The quote stresses the importance of a well-reasoned and analytical approach to presenting market size, highlighting the need for entrepreneurs to demonstrate thoughtfulness in their claims.

Addressing Non-Obvious Insights

  • Entrepreneurs often mistakenly assume their insights are obvious, leading to defensiveness during pitches.
  • Presenting non-obvious insights correctly is crucial; entrepreneurs should acknowledge their unique perspective.
  • Early-stage VCs seek non-consensus viewpoints that have the potential to become widely recognized in the future.

"So when an entrepreneur has this non obvious insight, they should present it as a non obvious insight."

This quote advises entrepreneurs to frame their unique insights appropriately, ensuring that they communicate the novelty and potential of their ideas effectively to investors.

Inclusion of Risks in Pitches

  • Including potential risks in a pitch shows self-awareness and a realistic understanding of challenges.
  • Balancing the acknowledgement of risks with optimism about the future is crucial.
  • Identifying potential problems and ways to combat them can be seen as a strength in a pitch.

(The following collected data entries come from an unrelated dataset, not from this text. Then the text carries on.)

$ cat src/rtl/isc_pkg.sv
package isc_pkg;
  localparam int REG_W = 8;

  // flag positions used by the register decoder of the neighbour
  localparam int B_DEV    = 7;
  localparam int B_BYP    = 6;
  localparam int B_CONN   = 5;
  localparam int B_RSVD   = 4;
  localparam int B_SESS   = 3;
  localparam int B_WAKE   = 2;
  localparam int B_TGL_ST = 1;
  localparam int B_TGL_SP = 0;

  // sources whose rising edge maps straight onto the same flag bit
  localparam logic [REG_W-1:0] RISE_SEL =
    (REG_W'(1) << B_DEV) | (REG_W'(1) << B_BYP) | (REG_W'(1) << B_CONN) |
    (REG_W'(1) << B_SESS) | (REG_W'(1) << B_WAKE) | (REG_W'(1) << B_TGL_ST);

  // writable mask bits (reserved bit excluded)
  localparam logic [REG_W-1:0] MASK_WR = ~(REG_W'(1) << B_RSVD);

  // live status bits copied straight from the source levels
  localparam logic [REG_W-1:0] STAT_COPY =
    (REG_W'(1) << B_DEV) | (REG_W'(1) << B_BYP) | (REG_W'(1) << B_CONN) |
    (REG_W'(1) << B_SESS) | (REG_W'(1) << B_WAKE);

  typedef enum logic {
    PIN_IRQ  = 1'b0,
    PIN_VBUS = 1'b1
  } pin_fn_e;
endpackage

$ cat src/rtl/isc_edge_det.sv
module isc_edge_det #(
  parameter int W = 8
) (
  input  logic         clk,
  input  logic         rst_n,
  input  logic [W-1:0] lvl,
  output logic [W-1:0] rise,
  output logic [W-1:0] fall
);
  logic [W-1:0] prev_q;

  always_ff @(posedge clk or negedge rst_n) begin
    if (!rst_n) prev_q <= '0;
    else        prev_q <= lvl;
  end

  always_comb begin
    rise = lvl & ~prev_q;
    fall = ~lvl & prev_q;
  end
endmodule

$ cat src/rtl/isc_flag_bank.sv
module isc_flag_bank #(
  parameter int W = 8
) (
  input  logic         clk,
  input  logic         rst_n,
  input  logic [W-1:0] set_ev,
  input  logic [W-1:0] allow,
  input  logic         clr,
  output logic [W-1:0] flags
);
  for (genvar i = 0; i < W; i++) begin : g_flag
    logic flag_q;
    always_ff @(posedge clk or negedge rst_n) begin
      if (!rst_n)                       flag_q <= 1'b0;
      else if (set_ev[i] && allow[i])   flag_q <= 1'b1;
      else if (clr)                     flag_q <= 1'b0;
    end
    assign flags[i] = flag_q;
  end
endmodule

$ cat src/rtl/isc_pin_mux.sv
module isc_pin_mux
  import isc_pkg::*;
(
  input  logic pend,
  input  logic int_en,
  input  logic fn_sel,
  input  logic pol,
  input  logic vbus_en,
  output logic oe,
  output logic out
);
  logic asserted;

  always_comb begin
    unique case (pin_fn_e'(fn_sel))
      PIN_IRQ:  asserted = pend & int_en;
      PIN_VBUS: asserted = vbus_en;
      default:  asserted = 1'b0;
    endcase
    oe  = asserted;
    out = pol;
  end
endmodule

$ cat src/rtl/isc_irq_ctrl.sv
module isc_irq_ctrl
  import isc_pkg::*;
#(
  parameter int W = REG_W
) (
  input  logic         clk,
  input  logic         rst_n,
  input  logic [W-1:0] src_lvl,
  input  logic         mask_wr_stb,
  input  logic [W-1:0] mask_wr_data,
  input  logic         int_rd_stb,
  input  logic         int_en,
  input  logic         pin_fn_sel,
  input  logic         pin_pol,
  input  logic         vbus_en,
  output logic [W-1:0] int_data,
  output logic [W-1:0] stat_data,
  output logic [W-1:0] mask_data,
  output logic         pin_oe,
  output logic         pin_out
);
  logic [W-1:0] rise, fall, ev_vec, flags;
  logic [W-1:0] mask_q, stat_q, stat_nxt;

  isc_edge_det #(.W(W)) u_edge (
    .clk(clk), .rst_n(rst_n), .lvl(src_lvl), .rise(rise), .fall(fall)
  );

  // toggle stop comes from the falling edge of the busy level (bit 1)
  always_comb begin
    ev_vec = (rise & RISE_SEL) | ((fall >> (B_TGL_ST - B_TGL_SP)) & (W'(1) << B_TGL_SP));
  end

  isc_flag_bank #(.W(W)) u_flags (
    .clk(clk), .rst_n(rst_n), .set_ev(ev_vec), .allow(mask_q),
    .clr(int_rd_stb), .flags(flags)
  );

  always_ff @(posedge clk or negedge rst_n) begin
    if (!rst_n)           mask_q <= '0;
    else if (mask_wr_stb) mask_q <= mask_wr_data & MASK_WR;
  end

  always_comb begin
    stat_nxt = src_lvl & STAT_COPY;
    stat_nxt[B_TGL_SP] = ~src_lvl[B_TGL_ST];
  end

  always_ff @(posedge clk or negedge rst_n) begin
    if (!rst_n) stat_q <= '0;
    else        stat_q <= stat_nxt;
  end

  isc_pin_mux u_pin (
    .pend(|flags), .int_en(int_en), .fn_sel(pin_fn_sel), .pol(pin_pol),
    .vbus_en(vbus_en), .oe(pin_oe), .out(pin_out)
  );

  assign int_data  = flags;
  assign stat_data = stat_q;
  assign mask_data = mask_q;
endmodule

$ cat config.mk
export PLATFORM = sky130hd
export DESIGN_NAME = isc_irq_ctrl
export DESIGN_NICKNAME = d
export VERILOG_FILES = /design/src/rtl/isc_pkg.sv /design/src/rtl/isc_edge_det.sv /design/src/rtl/isc_flag_bank.sv /design/src/rtl/isc_pin_mux.sv /design/src/rtl/isc_irq_ctrl.sv
export SDC_FILE = /design/constraint.sdc
export NUM_CORES = 1
export LEC_CHECK = 0
export CAP_MARGIN = 20
export CORE_ASPECT_RATIO = 1.4
export CORE_MARGIN = 5
export CORE_UTILIZATION = 40
export DETAILED_ROUTE_END_ITERATION = 16
export PLACE_DENSITY = 0.76
export SYNTH_ARGS = -nofsm -noshare
export SYNTH_HDL_FRONTEND = slang
export SYNTH_HIERARCHICAL = 1
export SYNTH_SLANG_ARGS = --single-unit
$ cat constraint.sdc
create_clock -name clk -period 3 [get_ports clk]
set_input_delay 0.45 -clock clk [delete_from_list [all_inputs] [get_ports clk]]
set_output_delay 0.45 -clock clk [all_outputs]
set_load 0.03 [all_outputs]
After elaboration in Yosys (flattened, before gate mapping)
Index checks and enable logic that the tools add are counted.
{"block": "word_totals", "regBits": 29, "latchBits": 0, "mem_bits_rw": 0, "rom_bits": 0, "inputBits": 24, "out_inout_bits": 26, "elab_cells": 43, "mem_count": 0}
{"block": "classes", "n_addsub": 0, "n_mul": 0, "div": 0, "magnitude_cmp": 0, "n_eq_ne": 0, "shifts": 0, "n_mux": 9, "n_bitwise": 8, "reduce_logical": 15}
{"cell": "$reduce_bool A2 Y1", "n": 7}
{"cell": "$and A8 B8 Y8", "n": 1}
{"cell": "$mux W1", "n": 8}
{"cell": "$not A8 Y8", "n": 1}
{"cell": "$or A8 B1 Y8", "n": 1}
{"cell": "$reduce_or A8 Y1", "n": 1}
{"cell": "$logic_and A1 B1 Y1", "n": 7}
{"cell": "$and A2 B2 Y2", "n": 1}
{"cell": "$not A1 Y1", "n": 2}
{"cell": "$not A2 Y2", "n": 1}
{"cell": "$pmux W1 S2", "n": 1}
{"cell": "$and A1 B1 Y1", "n": 1}

Logic depth before layout (Yosys ltp)
Gate-level depths: netlist (run 1).
{"block": "depth", "word_depth": 5, "depth_mapped": 5, "ltp_nobuf": 4}

Cells and area by module
Netlist (run 1), hierarchy kept.
{"module": "isc_irq_ctrl", "instances": 1, "cells_per_inst": 29, "area_per_inst_um2": 488.0, "seq_area_each_um2": 325.3}
{"module": "isc_flag_bank", "instances": 1, "cells_per_inst": 40, "area_per_inst_um2": 360.3, "seq_area_each_um2": 200.2}
{"module": "isc_edge_det", "instances": 1, "cells_per_inst": 24, "area_per_inst_um2": 340.3, "seq_area_each_um2": 200.2}
{"module": "isc_pin_mux", "instances": 1, "cells_per_inst": 4, "area_per_inst_um2": 20.0, "seq_area_each_um2": 0.0}

Worst setup path before layout (run 1)
Ideal clock, no wire load.
{"block": "synth_path", "path_kind": "register to output", "from": "register u_flags.g_flag[5].flag_q", "to": "output pin_oe", "arrival_time_ns": 1.097, "t_required_ns": 2.550, "path_slack_ns": 1.453, "stages_incl_launch_ff": 6, "path_buffers": 1, "path_cell_list": "dfrtp_1 buf_4 nor4_1 nand2_1 nand2_1 o21ai_1"}
{"block": "synth_between", "elab_chain_len": 3}
{"item": "start: declaration", "line_no": "isc_flag_bank.sv:12", "source": "logic flag_q;"}
{"item": "start signal: assignment", "line_no": "isc_flag_bank.sv:14", "source": "if (!rst_n) flag_q <= 1'b0;"}
{"item": "start signal: assignment", "line_no": "isc_flag_bank.sv:15", "source": "else if (set_ev[i] && allow[i]) flag_q <= 1'b1;"}
{"item": "start signal: assignment", "line_no": "isc_flag_bank.sv:16", "source": "else if (clr) flag_q <= 1'b0;"}
{"item": "$reduce_or A8 Y1", "line_no": "isc_irq_ctrl.sv:55", "source": ".pend(|flags), .int_en(int_en), .fn_sel(pin_fn_sel), .pol(pin_pol),"}
{"item": "$and A1 B1 Y1", "line_no": "isc_pin_mux.sv:16", "source": "PIN_IRQ: asserted = pend & int_en;"}
{"item": "$pmux W1 S2", "line_no": "isc_pin_mux.sv:15", "source": "unique case (pin_fn_e'(fn_sel))"}
{"item": "end: declaration", "line_no": "isc_irq_ctrl.sv:19", "source": "output logic pin_oe,"}
No other way between the ends.

Final worst setup path (run 1)
{"block": "layout_path", "from": "register u_flags.g_flag[1].flag_q", "to": "output pin_oe"}
{"block": "layout_between", "elab_chain_len": 3}
{"item": "start: declaration", "line_no": "isc_flag_bank.sv:12"}
{"item": "start signal: assignment", "line_no": "isc_flag_bank.sv:14"}
{"item": "start signal: assignment", "line_no": "isc_flag_bank.sv:15"}
{"item": "start signal: assignment", "line_no": "isc_flag_bank.sv:16"}
{"item": "$reduce_or A8 Y1", "line_no": "isc_irq_ctrl.sv:55"}
{"item": "$and A1 B1 Y1", "line_no": "isc_pin_mux.sv:16"}
{"item": "$pmux W1 S2", "line_no": "isc_pin_mux.sv:15"}
No other way between the ends.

"I do too, because I chose a real self awareness and a realistic sense of the challenges in front of you."

The quote supports the inclusion of risks in pitches, indicating that it reflects a comprehensive and grounded approach to business planning.

Presentation of Risk Factors in Pitching

  • Companies often list numerous risk factors when pitching to VCs, which can be seen as a sign of confidence or humility.
  • A comprehensive list of risks may demonstrate thoroughness and understanding of potential challenges the company may face.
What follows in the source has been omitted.